Featured image: Jonathan Rolande via Flickr

How are swear words born? The process begins with certain words being widely dispreferred within a given community. This sets the scene for the offense escalation process to occur on a community-wide level, resulting in words that offend the entire community. The process cannot, as in the Rebecca/Rachel and shed examples we looked at in the previous two chapters, be restricted to the response of a particular listener or the use of the word by a particular speaker.

We all have different preferences about the words we use, but words that are widely dispreferred within a community are linked to recognized taboo topics like sex, defecation, religion, and so on. As we’ve seen, it’s not impossible to use taboo-related words inoffensively in polite company: a new parent might manage inoffensively to refer to defecation by remarking that their baby has “soiled herself,” or someone might politely refer to sex by sharing that a mutual friend has ended their relationship after catching their partner “in bed with” someone else.”
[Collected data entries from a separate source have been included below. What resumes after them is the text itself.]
Context: an optimization exercise on an open-source flow, tuned for small area, a short achievable clock period and few clock cycles. The choices shown serve that exercise and are no tape-out recipe.
Only simulation tests tie the RTL to the original design; equivalence was not proved.
No activity file was given, so power comes from the tool's default toggle rates.

<file path="design/flow/design.v">
module vlcb_fcr (
    input  wire         clk,
    input  wire         rst_n,
    input  wire         cmd_valid,
    output wire         cmd_ready,
    input  wire [2:0]   cmd_op,
    input  wire [3:0]   vf_in_prio,
    input  wire [6:0]   vf_in_can_id,
    input  wire [7:0]   vf_in_opcode,
    input  wire [3:0]   vf_in_nops,
    input  wire [55:0]  vf_in_opnd,      
    input  wire         cf_in_ext,
    input  wire [10:0]  cf_in_id,
    input  wire [3:0]   cf_in_len,
    input  wire [63:0]  cf_in_data,      
    input  wire [15:0]  sg_src,
    input  wire [7:0]   sg_stream,
    input  wire [7:0]   sg_seq,
    input  wire [3:0]   sg_dlen,
    input  wire [55:0]  sg_data,         
    input  wire         sg_first,
    input  wire         sg_last,
    input  wire [15:0]  sg_total,
    input  wire [15:0]  sg_cks,
    input  wire [31:0]  now,             
    input  wire [2:0]   csr_idx,         
    output reg          res_valid,
    output reg  [3:0]   res,
    output reg          cf_out_ext,
    output reg  [10:0]  cf_out_id,
    output reg  [3:0]   cf_out_len,
    output reg  [63:0]  cf_out_data,
    output reg  [3:0]   vf_out_prio,
    output reg  [6:0]   vf_out_can_id,
    output reg  [7:0]   vf_out_opcode,
    output reg  [3:0]   vf_out_nops,
    output reg  [55:0]  vf_out_opnd,
    output reg          sr_slot_valid,
    output reg  [1:0]   sr_slot,
    output reg  [15:0]  pl_src,
    output reg  [7:0]   pl_stream,
    output reg  [15:0]  pl_len,
    output wire [895:0] pl_data,         
    output reg  [3:0]   pr_to_mask,
    output reg  [63:0]  pr_to_src,       
    output reg  [31:0]  pr_to_stream,    
    output reg          pr_nd_valid,
    output reg  [31:0]  pr_nd,
    output reg  [31:0]  csr_val
);
    localparam N_SLOTS  = 4;
    localparam SEG_CAP  = 7;
    localparam MAX_SEGS = 16;
    localparam MAX_LEN  = SEG_CAP * MAX_SEGS;    
    localparam T_MSG    = 1000;
    localparam SEGW     = 8 * SEG_CAP;           
    localparam BUFW     = 8 * MAX_LEN;           
    localparam OP_ENC  = 3'd0;
    localparam OP_DEC  = 3'd1;
    localparam OP_SEG  = 3'd2;
    localparam OP_POLL = 3'd3;
    localparam OP_RDC  = 3'd4;
    localparam OP_RST  = 3'd5;
    localparam R_OK           = 4'h0;
    localparam R_SEG_ACCEPTED = 4'h1;
    localparam R_SEG_DUP      = 4'h2;
    localparam R_SEG_COMPLETE = 4'h3;
    localparam R_TOO_LARGE    = 4'h8;
    localparam R_EXTENDED     = 4'h9;
    localparam R_EMPTY        = 4'hA;
    localparam R_TABLE_FULL   = 4'hB;
    localparam R_CKS_MISMATCH = 4'hC;
    localparam R_TIMEOUT      = 4'hD;
    localparam R_SEG_DROPPED  = 4'hE;
    localparam R_ILLEGAL      = 4'hF;
    localparam S_IDLE = 2'd0;
    localparam S_RECV = 2'd1;
    localparam S_COMP = 2'd2;
    localparam S_ABRT = 2'd3;
    localparam C_COMPLETE = 0;
    localparam C_DUP      = 1;
    localparam C_DROPPED  = 2;
    localparam C_FULL     = 3;
    localparam C_CKS      = 4;
    localparam C_TIMEOUT  = 5;
    wire [N_SLOTS-1:0][1:0]          s_state;
    wire [N_SLOTS-1:0][15:0]         s_src;
    wire [N_SLOTS-1:0][7:0]          s_stream;
    wire [N_SLOTS-1:0][15:0]         s_total;
    wire [N_SLOTS-1:0][15:0]         s_rx;
    wire [N_SLOTS-1:0][MAX_SEGS-1:0] s_bmp;
    wire [N_SLOTS-1:0]               s_lseen;
    wire [N_SLOTS-1:0][15:0]         s_cks;
    wire [N_SLOTS-1:0][7:0]          s_lseq;
    wire [N_SLOTS-1:0][3:0]          s_ldlen;
    wire [N_SLOTS-1:0][31:0]         s_lact;
    wire [N_SLOTS-1:0][31:0]         s_dl;
    wire [5:0][31:0]                 cnt;
    wire [N_SLOTS-1:0][BUFW-1:0]     buf_rd;
    reg                busy;
    reg [1:0]          ck_slot;
    reg [3:0]          ck_idx;
    reg [15:0]         ck_sum;
    assign cmd_ready = ~busy;
    wire accept = cmd_valid & ~busy;
    wire        enc_ok = (vf_in_nops < 4'd8);
    reg  [63:0] enc_data;
    integer     k;
    always @* begin
        enc_data = 64'd0;
        enc_data[7:0] = vf_in_opcode;
        for (k = 0; k < 7; k = k + 1)
            if (k < vf_in_nops)
                enc_data[8*(k+1) +: 8] = vf_in_opnd[8*k +: 8];
    end
    reg  [3:0]  dec_res;
    reg  [55:0] dec_opnd;
    always @* begin
        if (cf_in_ext)
            dec_res = R_EXTENDED;
        else if (cf_in_len > 4'd8)
            dec_res = R_ILLEGAL;
        else if (cf_in_len == 4'd0)
            dec_res = R_EMPTY;
        else
            dec_res = R_OK;
        dec_opnd = 56'd0;
        for (k = 0; k < 7; k = k + 1)
            if (k + 1 < cf_in_len)
                dec_opnd[8*k +: 8] = cf_in_data[8*(k+1) +: 8];
    end
    wire seg_wf = (sg_dlen <= SEG_CAP) &&
                  (sg_seq < MAX_SEGS) &&
                  (sg_first == (sg_seq == 8'd0)) &&
                  (sg_last || (sg_dlen == SEG_CAP)) &&
                  (!sg_last || (sg_dlen != 4'd0)) &&
                  (!sg_first || ((sg_total != 16'd0) && (sg_total <= MAX_LEN)));
    reg        hit;
    reg [1:0]  hit_idx;
    reg        idle_found;
    reg [1:0]  idle_idx;
    reg        evict_found;
    reg [1:0]  evict_idx;
    reg [31:0] evict_lact;
    integer    i;
    always @* begin
        hit = 1'b0;
        hit_idx = 2'd0;
        idle_found = 1'b0;
        idle_idx = 2'd0;
        evict_found = 1'b0;
        evict_idx = 2'd0;
        evict_lact = 32'd0;
        for (i = 0; i < N_SLOTS; i = i + 1) begin
            if (s_state[i] == S_RECV && s_src[i] == sg_src && s_stream[i] == sg_stream) begin
                hit = 1'b1;
                hit_idx = i[1:0];
            end
            if (s_state[i] == S_IDLE && !idle_found) begin
                idle_found = 1'b1;
                idle_idx = i[1:0];
            end
            if ((s_state[i] == S_COMP || s_state[i] == S_ABRT) &&
                (!evict_found || s_lact[i] < evict_lact)) begin
                evict_found = 1'b1;
                evict_idx = i[1:0];
                evict_lact = s_lact[i];
            end
        end
    end
    wire       seg_alloc = !hit;
    wire       seg_have  = hit || idle_found || evict_found;
    wire [1:0] seg_slot  = hit ? hit_idx : (idle_found ? idle_idx : evict_idx);
    wire [MAX_SEGS-1:0] cur_bmp   = seg_alloc ? {MAX_SEGS{1'b0}} : s_bmp[seg_slot];
    wire [15:0]         cur_rx    = seg_alloc ? 16'd0 : s_rx[seg_slot];
    wire [15:0]         cur_total = seg_alloc ? 16'd0 : s_total[seg_slot];
    wire                cur_lseen = seg_alloc ? 1'b0  : s_lseen[seg_slot];
    wire [15:0]         cur_cks   = seg_alloc ? 16'd0 : s_cks[seg_slot];
    wire [7:0]          cur_lseq  = seg_alloc ? 8'd0  : s_lseq[seg_slot];
    wire [3:0]          cur_ldlen = seg_alloc ? 4'd0  : s_ldlen[seg_slot];
    wire                seg_dup   = cur_bmp[sg_seq[3:0]];
    wire [MAX_SEGS-1:0] new_bmp   = cur_bmp | ({{(MAX_SEGS-1){1'b0}}, 1'b1} << sg_seq[3:0]);
    wire [15:0]         new_rx    = cur_rx + {12'd0, sg_dlen};
    wire [15:0]         new_total = sg_first ? sg_total : cur_total;
    wire                take_last = sg_last && !cur_lseen;
    wire                new_lseen = cur_lseen | sg_last;
    wire [15:0]         new_cks   = take_last ? sg_cks  : cur_cks;
    wire [7:0]          new_lseq  = take_last ? sg_seq  : cur_lseq;
    wire [3:0]          new_ldlen = take_last ? sg_dlen : cur_ldlen;
    wire seg_ready = new_bmp[0] && new_lseen && (new_rx >= new_total);
    wire [MAX_SEGS:0]   contig_mask = ({{MAX_SEGS{1'b0}}, 1'b1} << (new_lseq[3:0] + 5'd1)) - 1'b1;
    wire [15:0]         last_end    = new_lseq * SEG_CAP + {12'd0, new_ldlen};
    wire seg_contig = (new_bmp == contig_mask[MAX_SEGS-1:0]) && (last_end == new_total);
    wire [32:0] dl_sum   = {1'b0, now} + T_MSG;
    wire [31:0] dl_alloc = dl_sum[32] ? 32'hFFFF_FFFF : dl_sum[31:0];
    wire seg_cmd      = accept && (cmd_op == OP_SEG);
    wire seg_write    = seg_cmd && seg_wf && seg_have;        
    wire seg_store    = seg_write && !seg_dup;                
    wire seg_abort    = seg_store && seg_ready && !seg_contig;
    wire seg_check    = seg_store && seg_ready && seg_contig;  
    reg [3:0]  poll_exp;
    reg        nd_valid;
    reg [31:0] nd_min;
    reg [2:0]  poll_cnt;
    always @* begin
        nd_valid = 1'b0;
        nd_min   = 32'd0;
        poll_cnt = 3'd0;
        for (i = 0; i < N_SLOTS; i = i + 1) begin
            poll_exp[i] = (s_state[i] == S_RECV) && (now >= s_dl[i]);
            poll_cnt = poll_cnt + {2'd0, poll_exp[i]};
            if (s_state[i] == S_RECV && !poll_exp[i] &&
                (!nd_valid || s_dl[i] < nd_min)) begin
                nd_valid = 1'b1;
                nd_min   = s_dl[i];
            end
        end
    end
    wire poll_cmd = accept && (cmd_op == OP_POLL);
    wire rst_cmd  = accept && (cmd_op == OP_RST);
    wire [BUFW-1:0] ck_buf  = buf_rd[ck_slot];
    wire [SEGW-1:0] ck_seg  = ck_buf[SEGW*ck_idx +: SEGW];
    wire            ck_last = (ck_idx == s_lseq[ck_slot][3:0]);
    reg  [15:0]     ck_add;
    always @* begin
        ck_add = 16'd0;
        for (k = 0; k < SEG_CAP; k = k + 1)
            if (!ck_last || k < s_ldlen[ck_slot])
                ck_add = ck_add + {8'd0, ck_seg[8*k +: 8]};
    end
    wire [15:0] ck_next  = ck_sum + ck_add;
    wire        ck_done  = busy && ck_last;
    wire        ck_good  = ck_done && (ck_next == s_cks[ck_slot]);
    wire        ck_bad   = ck_done && (ck_next != s_cks[ck_slot]);
    always @(posedge clk) begin
        if (!rst_n) begin
            busy    <= 1'b0;
            ck_slot <= 2'd0;
            ck_idx  <= 4'd0;
            ck_sum  <= 16'd0;
        end else if (seg_check) begin
            busy    <= 1'b1;
            ck_slot <= seg_slot;
            ck_idx  <= 4'd0;
            ck_sum  <= 16'd0;
        end else if (busy) begin
            ck_idx  <= ck_idx + 4'd1;
            ck_sum  <= ck_next;
            if (ck_last)
                busy <= 1'b0;
        end
    end
    genvar gs, gq, gb;
    generate
        for (gs = 0; gs < N_SLOTS; gs = gs + 1) begin : g_slot
            wire sel = (seg_slot == gs);
            reg [1:0]          state;
            reg [15:0]         src;
            reg [7:0]          stream;
            reg [15:0]         total;
            reg [15:0]         rx;
            reg [MAX_SEGS-1:0] bmp;
            reg                lseen;
            reg [15:0]         cks;
            reg [7:0]          lseq;
            reg [3:0]          ldlen;
            reg [31:0]         lact;
            reg [31:0]         dl;
            assign s_state[gs]  = state;
            assign s_src[gs]    = src;
            assign s_stream[gs] = stream;
            assign s_total[gs]  = total;
            assign s_rx[gs]     = rx;
            assign s_bmp[gs]    = bmp;
            assign s_lseen[gs]  = lseen;
            assign s_cks[gs]    = cks;
            assign s_lseq[gs]   = lseq;
            assign s_ldlen[gs]  = ldlen;
            assign s_lact[gs]   = lact;
            assign s_dl[gs]     = dl;
            always @(posedge clk) begin
                if (!rst_n || rst_cmd) begin
                    state  <= S_IDLE;
                    src    <= 16'd0;
                    stream <= 8'd0;
                    total  <= 16'd0;
                    rx     <= 16'd0;
                    bmp    <= {MAX_SEGS{1'b0}};
                    lseen  <= 1'b0;
                    cks    <= 16'd0;
                    lseq   <= 8'd0;
                    ldlen  <= 4'd0;
                    lact   <= 32'd0;
                    dl     <= 32'd0;
                end else begin
                    if (seg_write && sel) begin
                        lact <= now;
                        if (seg_alloc) begin
                            state  <= S_RECV;
                            src    <= sg_src;
                            stream <= sg_stream;
                            dl     <= dl_alloc;
                        end
                        if (!seg_dup) begin
                            total <= new_total;
                            rx    <= new_rx;
                            bmp   <= new_bmp;
                            lseen <= new_lseen;
                            cks   <= new_cks;
                            lseq  <= new_lseq;
                            ldlen <= new_ldlen;
                        end
                        if (seg_abort)
                            state <= S_ABRT;
                    end
                    if (poll_cmd && poll_exp[gs])
                        state <= S_ABRT;
                    if (ck_done && ck_slot == gs)
                        state <= ck_good ? S_COMP : S_ABRT;
                end
            end
            for (gq = 0; gq < MAX_SEGS; gq = gq + 1) begin : g_seg
                for (gb = 0; gb < SEG_CAP; gb = gb + 1) begin : g_byte
                    reg [7:0] q;
                    always @(posedge clk)
                        if (seg_store && sel && sg_seq[3:0] == gq && gb < sg_dlen)
                            q <= sg_data[8*gb +: 8];
                    assign buf_rd[gs][8*(SEG_CAP*gq+gb) +: 8] = q;
                end
            end
        end
    endgenerate
    function [31:0] sat_add;
        input [31:0] a;
        input [2:0]  b;
        reg   [32:0] s;
        begin
            s = {1'b0, a} + {30'd0, b};
            sat_add = s[32] ? 32'hFFFF_FFFF : s[31:0];
        end
    endfunction
    reg [5:0][2:0] inc;
    always @* begin
        inc[C_COMPLETE] = {2'd0, ck_good};
        inc[C_DUP]      = {2'd0, seg_write && seg_dup};
        inc[C_DROPPED]  = {2'd0, seg_cmd && !seg_wf};
        inc[C_FULL]     = {2'd0, seg_cmd && seg_wf && !seg_have};
        inc[C_CKS]      = {2'd0, seg_abort || ck_bad};
        inc[C_TIMEOUT]  = poll_cmd ? poll_cnt : 3'd0;
    end
    genvar gc;
    generate
        for (gc = 0; gc < 6; gc = gc + 1) begin : g_cnt
            reg [31:0] c;
            assign cnt[gc] = c;
            always @(posedge clk)
                if (!rst_n || rst_cmd)
                    c <= 32'd0;
                else
                    c <= sat_add(c, inc[gc]);
        end
    endgenerate
    reg [1:0] pl_slot;    
    always @(posedge clk) begin
        if (!rst_n)
            res_valid <= 1'b0;
        else
            res_valid <= (accept && !seg_check) || ck_done;
    end
    always @(posedge clk) begin
        if ((accept && !seg_check) || ck_done) begin
            res           <= R_OK;
            cf_out_ext    <= 1'b0;
            cf_out_id     <= 11'd0;
            cf_out_len    <= 4'd0;
            cf_out_data   <= 64'd0;
            vf_out_prio   <= 4'd0;
            vf_out_can_id <= 7'd0;
            vf_out_opcode <= 8'd0;
            vf_out_nops   <= 4'd0;
            vf_out_opnd   <= 56'd0;
            sr_slot_valid <= 1'b0;
            sr_slot       <= 2'd0;
            pl_src        <= 16'd0;
            pl_stream     <= 8'd0;
            pl_len        <= 16'd0;
            pl_slot       <= 2'd0;
            pr_to_mask    <= 4'd0;
            pr_to_src     <= 64'd0;
            pr_to_stream  <= 32'd0;
            pr_nd_valid   <= 1'b0;
            pr_nd         <= 32'd0;
            csr_val       <= 32'd0;
            if (ck_done) begin
                sr_slot_valid <= 1'b1;
                sr_slot       <= ck_slot;
                if (ck_good) begin
                    res       <= R_SEG_COMPLETE;
                    pl_src    <= s_src[ck_slot];
                    pl_stream <= s_stream[ck_slot];
                    pl_len    <= s_total[ck_slot];
                    pl_slot   <= ck_slot;
                end else begin
                    res       <= R_CKS_MISMATCH;
                end
            end else begin
                case (cmd_op)
                    OP_ENC: begin
                        if (enc_ok) begin
                            res         <= R_OK;
                            cf_out_id   <= {vf_in_prio, vf_in_can_id};
                            cf_out_len  <= vf_in_nops + 4'd1;
                            cf_out_data <= enc_data;
                        end else begin
                            res <= R_TOO_LARGE;
                        end
                    end
                    OP_DEC: begin
                        res <= dec_res;
                        if (dec_res == R_OK) begin
                            vf_out_prio   <= cf_in_id[10:7];
                            vf_out_can_id <= cf_in_id[6:0];
                            vf_out_opcode <= cf_in_data[7:0];
                            vf_out_nops   <= cf_in_len - 4'd1;
                            vf_out_opnd   <= dec_opnd;
                        end
                    end
                    OP_SEG: begin
                        if (!seg_wf)
                            res <= R_SEG_DROPPED;
                        else if (!seg_have)
                            res <= R_TABLE_FULL;
                        else begin
                            sr_slot_valid <= 1'b1;
                            sr_slot       <= seg_slot;
                            if (seg_dup)
                                res <= R_SEG_DUP;
                            else if (seg_abort)
                                res <= R_CKS_MISMATCH;
                            else
                                res <= R_SEG_ACCEPTED;
                        end
                    end
                    OP_POLL: begin
                        res         <= (poll_exp != 4'd0) ? R_TIMEOUT : R_OK;
                        pr_to_mask  <= poll_exp;
                        for (i = 0; i < N_SLOTS; i = i + 1)
                            if (poll_exp[i]) begin
                                pr_to_src[16*i +: 16]  <= s_src[i];
                                pr_to_stream[8*i +: 8] <= s_stream[i];
                            end
                        pr_nd_valid <= nd_valid;
                        pr_nd       <= nd_min;
                    end
                    OP_RDC: begin
                        if (csr_idx <= 3'd5) begin
                            res     <= R_OK;
                            csr_val <= cnt[csr_idx];
                        end else begin
                            res <= R_ILLEGAL;
                        end
                    end
                    OP_RST: res <= R_OK;
                    default: res <= R_ILLEGAL;
                endcase
            end
        end
    end
    wire [BUFW-1:0] pl_buf = buf_rd[pl_slot];
    genvar gp;
    generate
        for (gp = 0; gp < MAX_LEN; gp = gp + 1) begin : g_pl
            assign pl_data[8*gp +: 8] = (gp < pl_len) ? pl_buf[8*gp +: 8] : 8'd0;
        end
    endgenerate
endmodule
</file>
<file path="design/flow/run.sh">
#!/bin/bash
# synth_recipe.tcl (not shown) runs the flow's synth.tcl, then flattens the netlist and writes it again
# the make line also repeats each setting of config.mk as NAME=value (left out here)
make -C /OpenROAD-flow-scripts/flow DESIGN_CONFIG=/design/flow/config.mk WORK_HOME=/design/flow/orfs CLKGATE_MAP_FILE= SYNTH_SCRIPT=/design/flow/synth_recipe.tcl finish
</file>
<file path="design/flow/config.mk">
export PLATFORM = sky130hd
export DESIGN_NAME = vlcb_fcr
export DESIGN_NICKNAME = vlcb_fcr
export VERILOG_FILES = /design/flow/design.v
export SDC_FILE = /design/flow/constraint.sdc
export NUM_CORES = 4
export LEC_CHECK = 0
export CAP_MARGIN = 20
export CORE_MARGIN = 2
export CORE_UTILIZATION = 45
export PLACE_DENSITY = 0.65
export SLEW_MARGIN = 20
</file>
<file path="design/flow/constraint.sdc">
create_clock -name core_clock -period 24.0 [get_ports {clk}]
set_input_delay 4.8000 -clock core_clock [delete_from_list [all_inputs] [get_ports {clk}]]
set_output_delay 4.8000 -clock core_clock [all_outputs]
set_load 0.01 [all_outputs]
</file>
Remarks like these can pass off without so much as raising an eyebrow even in cases where the listener is someone who would be horrified by other ways of introducing the same topics—but this takes some skill on the part of the speaker. Part of that skill involves knowing which euphemisms to use: soiled herself and in bed with instead of defecated and having sex with—or, worse, words like shit and fucking. Choosing one’s words carefully in this way helps to signal to our audience that we recognize that the topic is not a pleasant one and that we do not wish to cause offense by discussing it. But it’s not all about the words we use.

Even euphemistic references to defecation and sex can end up causing offense if the speaker keeps returning to the topic, discusses it too gleefully, introduces it at the wrong moment, or in other ways fails to convey that she finds the topic as uncomfortable as her audience does. One wrong move—an indelicate word here, a second too long spent on the topic there—and the speaker risks embarrassing, disturbing, or offending their audience.

Not only is breaking taboos fun, it is also widely recognized that breaking taboos is fun.

An important lesson that arises from the fact that it’s possible (albeit risky) for a skilled speaker to introduce a taboo topic into a polite conversation without causing offense is this: when we cause offense by talking about taboo topics in polite company, it’s not the taboo topic itself that offends our listeners, it’s what we signal to our listeners about our attitudes to them. Specifically, by talking about taboo topics we risk signaling to our listeners that we don’t care about their feelings. After all, we’re choosing to talk about a topic that we know people in our community—including those we’re addressing—dislike.

The strategies speakers employ to avoid causing offense in these circumstances—strategies like using euphemisms and moving on from the taboo topic as soon as possible—work by conveying to their listeners that they (the speakers) are being solicitous of the feelings of their listeners. Dealing sensitively with a taboo topic in a polite conversation is possible when the speaker manages to strike the right balance between signaling I care about having a conversation with you and I care about ensuring that you are comfortable during this conversation.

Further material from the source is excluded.